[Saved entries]
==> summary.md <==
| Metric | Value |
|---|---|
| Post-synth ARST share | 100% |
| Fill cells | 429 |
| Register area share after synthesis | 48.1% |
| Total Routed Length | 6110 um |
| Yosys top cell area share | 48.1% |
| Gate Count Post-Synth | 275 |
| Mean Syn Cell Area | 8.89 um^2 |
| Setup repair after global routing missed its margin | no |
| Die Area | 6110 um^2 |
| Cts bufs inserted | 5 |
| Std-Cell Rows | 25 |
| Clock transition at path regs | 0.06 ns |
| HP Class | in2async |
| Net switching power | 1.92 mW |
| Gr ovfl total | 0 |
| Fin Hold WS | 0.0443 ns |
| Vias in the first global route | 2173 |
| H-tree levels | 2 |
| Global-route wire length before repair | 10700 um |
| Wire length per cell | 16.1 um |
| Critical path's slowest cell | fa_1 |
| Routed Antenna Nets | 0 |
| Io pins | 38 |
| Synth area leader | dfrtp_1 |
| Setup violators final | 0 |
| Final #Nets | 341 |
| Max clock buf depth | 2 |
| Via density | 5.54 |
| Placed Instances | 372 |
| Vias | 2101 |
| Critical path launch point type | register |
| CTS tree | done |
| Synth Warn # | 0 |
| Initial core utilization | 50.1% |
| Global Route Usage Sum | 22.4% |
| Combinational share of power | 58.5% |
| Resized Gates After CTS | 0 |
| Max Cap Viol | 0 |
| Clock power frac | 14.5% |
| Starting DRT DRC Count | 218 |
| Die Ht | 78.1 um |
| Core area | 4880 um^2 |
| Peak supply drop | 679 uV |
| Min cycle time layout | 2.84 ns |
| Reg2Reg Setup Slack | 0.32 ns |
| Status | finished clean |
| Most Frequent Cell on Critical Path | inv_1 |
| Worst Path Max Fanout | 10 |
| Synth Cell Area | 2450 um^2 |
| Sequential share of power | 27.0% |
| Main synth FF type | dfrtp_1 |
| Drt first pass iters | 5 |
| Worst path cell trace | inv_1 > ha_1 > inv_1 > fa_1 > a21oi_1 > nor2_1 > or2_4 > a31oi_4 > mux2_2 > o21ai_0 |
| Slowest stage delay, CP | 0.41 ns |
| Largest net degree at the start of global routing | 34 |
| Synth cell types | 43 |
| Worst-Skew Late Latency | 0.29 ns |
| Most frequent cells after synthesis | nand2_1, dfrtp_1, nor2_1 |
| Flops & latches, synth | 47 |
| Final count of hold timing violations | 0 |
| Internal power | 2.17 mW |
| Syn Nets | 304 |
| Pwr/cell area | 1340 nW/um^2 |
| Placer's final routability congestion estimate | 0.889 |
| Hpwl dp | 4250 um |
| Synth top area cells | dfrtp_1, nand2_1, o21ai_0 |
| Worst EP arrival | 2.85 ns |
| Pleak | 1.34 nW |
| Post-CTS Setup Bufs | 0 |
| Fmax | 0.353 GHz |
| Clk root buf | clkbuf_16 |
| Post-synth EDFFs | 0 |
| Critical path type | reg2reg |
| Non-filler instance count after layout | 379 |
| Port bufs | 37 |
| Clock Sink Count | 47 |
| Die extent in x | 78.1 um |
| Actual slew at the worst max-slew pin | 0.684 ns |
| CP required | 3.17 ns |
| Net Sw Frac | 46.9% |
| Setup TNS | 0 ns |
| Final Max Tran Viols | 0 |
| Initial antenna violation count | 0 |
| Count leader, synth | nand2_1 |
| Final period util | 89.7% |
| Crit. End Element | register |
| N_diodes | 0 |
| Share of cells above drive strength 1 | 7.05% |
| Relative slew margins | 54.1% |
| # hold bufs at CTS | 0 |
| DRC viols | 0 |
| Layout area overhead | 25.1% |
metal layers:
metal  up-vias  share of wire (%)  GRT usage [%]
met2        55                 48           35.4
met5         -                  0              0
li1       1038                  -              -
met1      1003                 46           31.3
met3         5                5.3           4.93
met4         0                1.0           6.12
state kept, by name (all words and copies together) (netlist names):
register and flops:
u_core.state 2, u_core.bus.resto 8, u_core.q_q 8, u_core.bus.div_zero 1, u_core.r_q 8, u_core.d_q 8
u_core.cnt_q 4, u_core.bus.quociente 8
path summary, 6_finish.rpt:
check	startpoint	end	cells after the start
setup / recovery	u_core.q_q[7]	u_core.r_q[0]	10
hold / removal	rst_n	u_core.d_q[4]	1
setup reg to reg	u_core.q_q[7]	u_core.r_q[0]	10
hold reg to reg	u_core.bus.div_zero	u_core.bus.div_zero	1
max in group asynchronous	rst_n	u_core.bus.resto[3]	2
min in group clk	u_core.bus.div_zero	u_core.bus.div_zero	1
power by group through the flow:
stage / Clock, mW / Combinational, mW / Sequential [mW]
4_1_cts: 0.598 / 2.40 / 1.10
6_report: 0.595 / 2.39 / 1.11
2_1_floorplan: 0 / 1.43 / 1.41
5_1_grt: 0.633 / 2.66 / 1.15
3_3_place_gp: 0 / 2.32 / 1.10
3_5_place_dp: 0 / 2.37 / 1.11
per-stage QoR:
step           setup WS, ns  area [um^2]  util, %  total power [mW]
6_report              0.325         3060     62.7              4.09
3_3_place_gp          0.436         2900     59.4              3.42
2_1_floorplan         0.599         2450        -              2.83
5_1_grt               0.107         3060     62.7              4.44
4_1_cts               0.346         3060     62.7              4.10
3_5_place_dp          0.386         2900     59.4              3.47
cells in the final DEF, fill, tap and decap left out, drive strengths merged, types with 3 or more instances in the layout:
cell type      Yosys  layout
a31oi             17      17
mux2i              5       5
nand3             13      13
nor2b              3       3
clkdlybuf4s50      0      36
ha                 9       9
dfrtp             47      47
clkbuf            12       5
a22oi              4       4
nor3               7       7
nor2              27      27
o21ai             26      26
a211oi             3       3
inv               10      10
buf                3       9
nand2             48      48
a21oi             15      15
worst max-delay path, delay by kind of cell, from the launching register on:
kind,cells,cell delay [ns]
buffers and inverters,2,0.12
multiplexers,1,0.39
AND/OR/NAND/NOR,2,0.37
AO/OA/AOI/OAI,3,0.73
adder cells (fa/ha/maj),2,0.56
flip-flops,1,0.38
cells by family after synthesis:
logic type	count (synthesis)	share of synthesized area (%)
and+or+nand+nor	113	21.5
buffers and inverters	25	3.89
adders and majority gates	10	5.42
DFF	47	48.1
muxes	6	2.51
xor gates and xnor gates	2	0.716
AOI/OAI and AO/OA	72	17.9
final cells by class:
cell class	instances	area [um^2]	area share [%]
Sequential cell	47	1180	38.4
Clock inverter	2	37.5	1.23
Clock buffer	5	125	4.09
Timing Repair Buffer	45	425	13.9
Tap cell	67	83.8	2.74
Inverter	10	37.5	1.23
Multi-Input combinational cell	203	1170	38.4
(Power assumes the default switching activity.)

> [TASK DETAILS]:
Search the records for the word "Routed" and copy out every line that holds it.

> [OUTPUT BELOW]:
| Total Routed Length | 6110 um |
| Routed Antenna Nets | 0 |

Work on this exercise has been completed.